To overcome these limitations, we tried to use RT-qPCR of specific genes as an alternative to diagnose the presence of the ETV6-RUNX1 translocation. Overexpression of the RNA binding protein (RBP), Insulin like Growth Factor 2 mRNA Binding Protein 1 (IGF2BP1) has been reported previously in ETV6-RUNX1 positive B-ALL patients (23). IGF2BP1 is an oncofetal protein overexpressed in epithelial cancers including colorectal and breast cancers and is known to bind oncogenic mRNAs and increase their stability (24). In this study, we have demonstrated the utility of IGF2BP1 expression in B-ALL patient bone marrow samples to diagnose the presence of the ETV6-RUNX1 translocation. Since IGF2BP1 is an RNA binding protein (RBP), we have also used data mining of multiple high throughput public datasets to identify its binding targets and have tested the utility of the expression of two of these targets, EGFL7 and MYC, to diagnose the translocation. We conclude that all of these have the potential to be good candidates for identifying the presence of the translocation with IGF2BP1 being the best among them.

Material and Methods

Patient Samples

Inclusion/Exclusion criteria: Newly diagnosed B-ALL patients (diagnosis established by morphology, immunophenotyping, and molecular genetics), age from 0 to 18 years, and written informed consent of parents obtained prior patient enrolment. Patients treated elsewhere initially or ALL developing secondary to another malignancy were excluded from the study.

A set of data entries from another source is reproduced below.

--- config.mk ---
export PLATFORM = sky130hd
export DESIGN_NAME = double_ended_queue_with_search_core
export DESIGN_NICKNAME = d
export VERILOG_FILES = /design/src/deqs_pkg.sv /design/src/double_ended_queue_with_search_core.sv
export VERILOG_INCLUDE_DIRS = /design/src /design/src/src
export SDC_FILE = /design/constraint.sdc
export NUM_CORES = 2
export LEC_CHECK = 0
export BUFFER_PORTS_ARGS = -buffer_cell sky130_fd_sc_hd__buf_2
export CAP_MARGIN = 20
export CORE_ASPECT_RATIO = 1.75
export CORE_UTILIZATION = 40
export CTS_BUF_LIST = sky130_fd_sc_hd__clkbuf_8 sky130_fd_sc_hd__clkbuf_16
export DETAILED_ROUTE_END_ITERATION = 8
export PLACE_DENSITY_LB_ADDON = 0.12
export SETUP_SLACK_MARGIN = 0.5
export SYNTH_ARGS = -nofsm -noshare
export SYNTH_HDL_FRONTEND = slang
export SYNTH_SLANG_ARGS = --single-unit
--- constraint.sdc ---
create_clock -name i_clk -period 6.29 [get_ports i_clk]
set_input_delay 1.258 -clock i_clk [delete_from_list [all_inputs] [get_ports i_clk]]
set_output_delay 1.258 -clock i_clk [all_outputs]
set_load 0.005 [all_outputs]
**src/cpws_pkg.sv**
```systemverilog
package cpws_pkg;

  // Default sample window and internal queue size
  localparam int CAPTURE_DEPTH_DEF = 16384;
  localparam int QUEUE_DEPTH = 4;
  localparam int QUEUE_AW = $clog2(QUEUE_DEPTH);

  // Field widths
  localparam int WIDTH_W = 13;
  localparam int COUNT_W = 10;
  localparam int TOTAL_W = 23;
  localparam int SKIP_W = 4;
  localparam int INDEX_W = 14;

  localparam logic [WIDTH_W-1:0] WIDTH_ONES = '1;
  localparam logic [COUNT_W-1:0] COUNT_ONES = '1;
  localparam logic [TOTAL_W-1:0] TOTAL_ONES = '1;

  // Register map
  localparam int PADDR_W = 4;
  localparam logic [1:0] REG_MAX_WIDTH = 2'd0;
  localparam logic [1:0] REG_MAX_TRANSITIONS = 2'd1;
  localparam logic [1:0] REG_SKIP_PULSES = 2'd2;

  localparam logic [WIDTH_W-1:0] MAX_WIDTH_RST = 13'd5000;
  localparam logic [COUNT_W-1:0] MAX_TRANSITIONS_RST = 10'd500;
  localparam logic [SKIP_W-1:0] SKIP_PULSES_RST = 4'd4;

  typedef struct packed {
    logic scl_level;
    logic end_of_capture;
  } in_item_t;

  typedef struct packed {
    logic edge_found;
    logic [INDEX_W-1:0] first_edge_index;
    logic [COUNT_W-1:0] high_count;
    logic [TOTAL_W-1:0] high_total;
    logic [WIDTH_W-1:0] high_min;
    logic [WIDTH_W-1:0] high_max;
    logic [COUNT_W-1:0] low_count;
    logic [TOTAL_W-1:0] low_total;
    logic [WIDTH_W-1:0] low_min;
    logic [WIDTH_W-1:0] low_max;
  } out_item_t;

  typedef struct packed {
    logic [WIDTH_W-1:0] max_width;
    logic [COUNT_W-1:0] max_transitions;
    logic [SKIP_W-1:0] skip_pulses;
  } cfg_t;

  // One entry of the front-to-back queue: a closed pulse, a report, or both
  typedef struct packed {
    logic pulse_valid;
    logic pulse_high;
    logic [WIDTH_W-1:0] width;
    logic report;
    logic edge_found;
    logic [INDEX_W-1:0] edge_index;
  } token_t;

  typedef struct packed {
    logic [COUNT_W-1:0] count;
    logic [TOTAL_W-1:0] total;
    logic [WIDTH_W-1:0] min;
    logic [WIDTH_W-1:0] max;
  } stats_t;

  localparam stats_t STATS_RESET = '{count: '0, total: '0, min: WIDTH_ONES, max: '0};

endpackage

```
**src/cpws_regs.sv**
```systemverilog
module cpws_regs (
  input  logic                              clk,
  input  logic                              rst,
  input  logic                              psel,
  input  logic                              penable,
  input  logic                              pwrite,
  input  logic [cpws_pkg::PADDR_W-1:0]      paddr,
  input  logic [31:0]                       pwdata,
  output logic [31:0]                       prdata,
  output logic                              pready,
  output cpws_pkg::cfg_t                    cfg
);

  logic [1:0] reg_sel;
  logic       wr_en;

  assign reg_sel = paddr[3:2];
  assign wr_en   = psel & penable & pwrite;
  assign pready  = 1'b1;

  always_ff @(posedge clk) begin
    if (rst) begin
      cfg.max_width       <= cpws_pkg::MAX_WIDTH_RST;
      cfg.max_transitions <= cpws_pkg::MAX_TRANSITIONS_RST;
      cfg.skip_pulses     <= cpws_pkg::SKIP_PULSES_RST;
    end else if (wr_en) begin
      case (reg_sel)
        cpws_pkg::REG_MAX_WIDTH: begin
          cfg.max_width <= pwdata[cpws_pkg::WIDTH_W-1:0];
        end
        cpws_pkg::REG_MAX_TRANSITIONS: begin
          cfg.max_transitions <= pwdata[cpws_pkg::COUNT_W-1:0];
        end
        cpws_pkg::REG_SKIP_PULSES: begin
          cfg.skip_pulses <= pwdata[cpws_pkg::SKIP_W-1:0];
        end
        default: begin
        end
      endcase
    end
  end

  always_comb begin
    case (reg_sel)
      cpws_pkg::REG_MAX_WIDTH:       prdata = 32'(cfg.max_width);
      cpws_pkg::REG_MAX_TRANSITIONS: prdata = 32'(cfg.max_transitions);
      cpws_pkg::REG_SKIP_PULSES:     prdata = 32'(cfg.skip_pulses);
      default:                       prdata = '0;
    endcase
  end

endmodule

```
**src/cpws_front.sv**
```systemverilog
module cpws_front #(
  parameter int CAPTURE_DEPTH = cpws_pkg::CAPTURE_DEPTH_DEF
) (
  input  logic                 clk,
  input  logic                 rst,
  input  logic                 accept,
  input  cpws_pkg::in_item_t   item,
  input  cpws_pkg::cfg_t       cfg,
  output logic                 push,
  output cpws_pkg::token_t     token
);

  localparam int IW = $clog2(CAPTURE_DEPTH);
  localparam int EW = IW + cpws_pkg::INDEX_W;
  localparam logic [IW-1:0] LAST_INDEX = IW'(CAPTURE_DEPTH - 1);

  logic                         have_previous, have_previous_next;
  logic                         previous_level, previous_level_next;
  logic                         measuring, measuring_next;
  logic [IW-1:0]                sample_index, sample_index_next;
  logic [IW-1:0]                edge_index, edge_index_next;
  logic [cpws_pkg::WIDTH_W-1:0] width_counter, width_counter_next;
  logic [cpws_pkg::COUNT_W-1:0] edge_counter, edge_counter_next;

  logic                         active;
  logic                         start;
  logic                         meas_now;
  logic                         counting;
  logic                         level_change;
  logic [cpws_pkg::WIDTH_W-1:0] width_base;
  logic [EW-1:0]                edge_index_ext;

  always_comb begin
    active       = sample_index < LAST_INDEX;
    start        = !measuring && have_previous && previous_level && !item.scl_level;
    meas_now     = measuring | start;
    counting     = active && meas_now && (edge_counter < cfg.max_transitions);
    level_change = item.scl_level != previous_level;
    width_base   = start ? '0 : width_counter;

    have_previous_next  = have_previous;
    previous_level_next = previous_level;
    measuring_next      = measuring;
    sample_index_next   = sample_index;
    edge_index_next     = edge_index;
    width_counter_next  = width_counter;
    edge_counter_next   = edge_counter;

    token             = '0;
    token.pulse_high  = previous_level;
    token.width       = width_base;
    token.report      = item.end_of_capture;

    if (active) begin
      measuring_next      = meas_now;
      have_previous_next  = 1'b1;
      previous_level_next = item.scl_level;
      sample_index_next   = sample_index + 1'b1;
      width_counter_next  = width_base;
      if (start) begin
        edge_index_next = sample_index;
      end
      if (counting) begin
        if (level_change) begin
          edge_counter_next = edge_counter + 1'b1;
          // a zero width only arises on the opening edge; it closes nothing
          token.pulse_valid = width_base != '0;
          width_counter_next = '0;
        end
        if (width_counter_next != cpws_pkg::WIDTH_ONES) begin
          width_counter_next = width_counter_next + 1'b1;
        end
      end
    end

    edge_index_ext   = EW'(edge_index_next);
    token.edge_found = measuring_next;
    token.edge_index = measuring_next ? edge_index_ext[cpws_pkg::INDEX_W-1:0] : '0;

    push = accept && (token.pulse_valid || item.end_of_capture);
  end

  always_ff @(posedge clk) begin
    if (rst) begin
      have_previous  <= 1'b0;
      previous_level <= 1'b0;
      measuring      <= 1'b0;
      sample_index   <= '0;
      edge_index     <= '0;
      width_counter  <= '0;
      edge_counter   <= '0;
    end else if (accept) begin
      if (item.end_of_capture) begin
        have_previous  <= 1'b0;
        previous_level <= 1'b0;
        measuring      <= 1'b0;
        sample_index   <= '0;
        edge_index     <= '0;
        width_counter  <= '0;
        edge_counter   <= '0;
      end else begin
        have_previous  <= have_previous_next;
        previous_level <= previous_level_next;
        measuring      <= measuring_next;
        sample_index   <= sample_index_next;
        edge_index     <= edge_index_next;
        width_counter  <= width_counter_next;
        edge_counter   <= edge_counter_next;
      end
    end
  end

endmodule

```
**src/cpws_queue.sv**
```systemverilog
module cpws_queue (
  input  logic               clk,
  input  logic               rst,
  input  logic               push,
  input  cpws_pkg::token_t   push_data,
  output logic               full,
  input  logic               pop,
  output logic               not_empty,
  output cpws_pkg::token_t   head
);

  localparam int AW = cpws_pkg::QUEUE_AW;

  cpws_pkg::token_t entries [cpws_pkg::QUEUE_DEPTH];
  logic [AW-1:0]    wr_ptr;
  logic [AW-1:0]    rd_ptr;
  logic [AW:0]      count;

  assign full      = count == (AW + 1)'(cpws_pkg::QUEUE_DEPTH);
  assign not_empty = count != '0;
  assign head      = entries[rd_ptr];

  always_ff @(posedge clk) begin
    if (push) begin
      entries[wr_ptr] <= push_data;
    end
  end

  always_ff @(posedge clk) begin
    if (rst) begin
      wr_ptr <= '0;
      rd_ptr <= '0;
      count  <= '0;
    end else begin
      if (push) begin
        wr_ptr <= wr_ptr + 1'b1;
      end
      if (pop) begin
        rd_ptr <= rd_ptr + 1'b1;
      end
      case ({push, pop})
        2'b10:   count <= count + 1'b1;
        2'b01:   count <= count - 1'b1;
        default: count <= count;
      endcase
    end
  end

endmodule

```
**src/cpws_back.sv**
```systemverilog
module cpws_back (
  input  logic                clk,
  input  logic                rst,
  input  cpws_pkg::cfg_t      cfg,
  input  logic                tok_valid,
  input  cpws_pkg::token_t    tok,
  output logic                pop,
  output logic                out_valid,
  input  logic                out_ready,
  output cpws_pkg::out_item_t out_data
);

  cpws_pkg::stats_t            high_stats, high_stats_next;
  cpws_pkg::stats_t            low_stats, low_stats_next;
  logic [cpws_pkg::SKIP_W-1:0] high_seen, high_seen_next;
  logic [cpws_pkg::SKIP_W-1:0] low_seen, low_seen_next;
  cpws_pkg::out_item_t         result;

  function automatic cpws_pkg::stats_t add_pulse(cpws_pkg::stats_t s,
                                                 logic [cpws_pkg::WIDTH_W-1:0] w);
    cpws_pkg::stats_t            r;
    logic [cpws_pkg::TOTAL_W:0]  sum;
    r   = s;
    sum = (cpws_pkg::TOTAL_W + 1)'(s.total) + (cpws_pkg::TOTAL_W + 1)'(w);
    if (s.count != cpws_pkg::COUNT_ONES) begin
      r.count = s.count + 1'b1;
    end
    r.total = sum[cpws_pkg::TOTAL_W] ? cpws_pkg::TOTAL_ONES : sum[cpws_pkg::TOTAL_W-1:0];
    if (w < s.min) begin
      r.min = w;
    end
    if (w > s.max) begin
      r.max = w;
    end
    return r;
  endfunction

  // a report needs the output register free; a plain pulse never waits
  assign pop = tok_valid && (!tok.report || !out_valid || out_ready);

  always_comb begin
    high_stats_next = high_stats;
    low_stats_next  = low_stats;
    high_seen_next  = high_seen;
    low_seen_next   = low_seen;
    if (tok.pulse_valid) begin
      if (tok.pulse_high) begin
        if (high_seen < cfg.skip_pulses) begin
          high_seen_next = high_seen + 1'b1;
        end else if (tok.width < cfg.max_width) begin
          high_stats_next = add_pulse(high_stats, tok.width);
        end
      end else begin
        if (low_seen < cfg.skip_pulses) begin
          low_seen_next = low_seen + 1'b1;
        end else if (tok.width < cfg.max_width) begin
          low_stats_next = add_pulse(low_stats, tok.width);
        end
      end
    end

    result.edge_found       = tok.edge_found;
    result.first_edge_index = tok.edge_index;
    result.high_count       = high_stats_next.count;
    result.high_total       = high_stats_next.total;
    result.high_min         = high_stats_next.min;
    result.high_max         = high_stats_next.max;
    result.low_count        = low_stats_next.count;
    result.low_total        = low_stats_next.total;
    result.low_min          = low_stats_next.min;
    result.low_max          = low_stats_next.max;
  end

  always_ff @(posedge clk) begin
    if (rst) begin
      high_stats <= cpws_pkg::STATS_RESET;
      low_stats  <= cpws_pkg::STATS_RESET;
      high_seen  <= '0;
      low_seen   <= '0;
      out_valid  <= 1'b0;
    end else begin
      if (pop) begin
        if (tok.report) begin
          high_stats <= cpws_pkg::STATS_RESET;
          low_stats  <= cpws_pkg::STATS_RESET;
          high_seen  <= '0;
          low_seen   <= '0;
        end else begin
          high_stats <= high_stats_next;
          low_stats  <= low_stats_next;
          high_seen  <= high_seen_next;
          low_seen   <= low_seen_next;
        end
      end
      if (pop && tok.report) begin
        out_valid <= 1'b1;
      end else if (out_ready) begin
        out_valid <= 1'b0;
      end
    end
  end

  always_ff @(posedge clk) begin
    if (pop && tok.report) begin
      out_data <= result;
    end
  end

endmodule

```
**src/clock_pulse_width_statistics_unit.sv**
```systemverilog
// Clock pulse width statistics.
// Input channel (in_valid/in_ready/in_data): one sampled clock-line level per
// transaction. The first high-to-low edge opens measurement; each following
// high and low pulse is timed in samples; unless skipped or too wide, it is
// folded into per-level count, saturating total, minimum and maximum. The
// end_of_capture transaction produces exactly one report on the output
// channel (out_valid/out_ready/out_data) and clears the measurement state.
// Configuration: APB-style port, max_width at 0x0, max_transitions at 0x4,
// skip_pulses at 0x8; pready is tied high. Write only while idle.
// Throughput: one sample per cycle while the queue has room. The front end
// times pulses and pushes closed pulses and reports into a 4-entry queue;
// the back end folds one queue entry per cycle into the statistics.
// Report path: the end_of_capture transaction is pushed into the queue, and
// the back end pops it and registers the report onto out_valid/out_data.
// Stalls: while out_ready is low a pending report holds the back end; the
// queue keeps taking samples until it is full, then in_ready drops.
// Reset (rst, synchronous): registers return to 5000/500/4, all state clears.
module clock_pulse_width_statistics_unit #(
  parameter int CAPTURE_DEPTH = cpws_pkg::CAPTURE_DEPTH_DEF
) (
  input  logic                          clk,
  input  logic                          rst,
  // sample input
  input  logic                          in_valid,
  output logic                          in_ready,
  input  cpws_pkg::in_item_t            in_data,
  // report output
  output logic                          out_valid,
  input  logic                          out_ready,
  output cpws_pkg::out_item_t           out_data,
  // configuration
  input  logic                          psel,
  input  logic                          penable,
  input  logic                          pwrite,
  input  logic [cpws_pkg::PADDR_W-1:0]  paddr,
  input  logic [31:0]                   pwdata,
  output logic [31:0]                   prdata,
  output logic                          pready
);

  cpws_pkg::cfg_t   cfg;
  cpws_pkg::token_t push_token;
  cpws_pkg::token_t head_token;
  logic             accept;
  logic             push;
  logic             q_full;
  logic             q_not_empty;
  logic             pop;

  // a sample may close a pulse and report at once; it always fits in one entry
  assign in_ready = !q_full;
  assign accept   = in_valid && in_ready;

  cpws_regs u_regs (
    .clk     (clk),
    .rst     (rst),
    .psel    (psel),
    .penable (penable),
    .pwrite  (pwrite),
    .paddr   (paddr),
    .pwdata  (pwdata),
    .prdata  (prdata),
    .pready  (pready),
    .cfg     (cfg)
  );

  cpws_front #(
    .CAPTURE_DEPTH (CAPTURE_DEPTH)
  ) u_front (
    .clk    (clk),
    .rst    (rst),
    .accept (accept),
    .item   (in_data),
    .cfg    (cfg),
    .push   (push),
    .token  (push_token)
  );

  cpws_queue u_queue (
    .clk       (clk),
    .rst       (rst),
    .push      (push),
    .push_data (push_token),
    .full      (q_full),
    .pop       (pop),
    .not_empty (q_not_empty),
    .head      (head_token)
  );

  cpws_back u_back (
    .clk       (clk),
    .rst       (rst),
    .cfg       (cfg),
    .tok_valid (q_not_empty),
    .tok       (head_token),
    .pop       (pop),
    .out_valid (out_valid),
    .out_ready (out_ready),
    .out_data  (out_data)
  );

endmodule

```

From 261 enrolled naïve B-ALL patients, we were able to collect sufficient patient bone marrow (BM) samples from 114 patients at the time of routine diagnosis from March 2016 to August 2019 at BR Ambedkar Institute Rotary Cancer Hospital at AIIMS, New Delhi after obtaining ethical clearance from the Institutional Ethics Committee and informed consent from a guardian, and assent from children above 7 years of age. To increase the power of the study, we have also included 29 [1 altered cytogenetics, 13 other known translocations (11 BCR-ABL1, 1 E2A-PBX1, 1 MLL), 15 ETV6-RUNX1 positive] archival samples (bone marrow samples collected before March 2016) for this study. Due to the limitation with the sample volume collected, we were not able to study all the genes in all the patient samples.

Cell Culture

Reh (ATCC CRL-8286) (ETV6-RUNX1 translocation positive B lymphoblastic cell line) cells were cultured in RPMI1640 (Himedia AL199S) with 10% Fetal Bovine Serum (Gibco) and 1% antibiotics (Pen-Strep, Gibco) as recommended by ATCC at 37°C and 5% CO₂.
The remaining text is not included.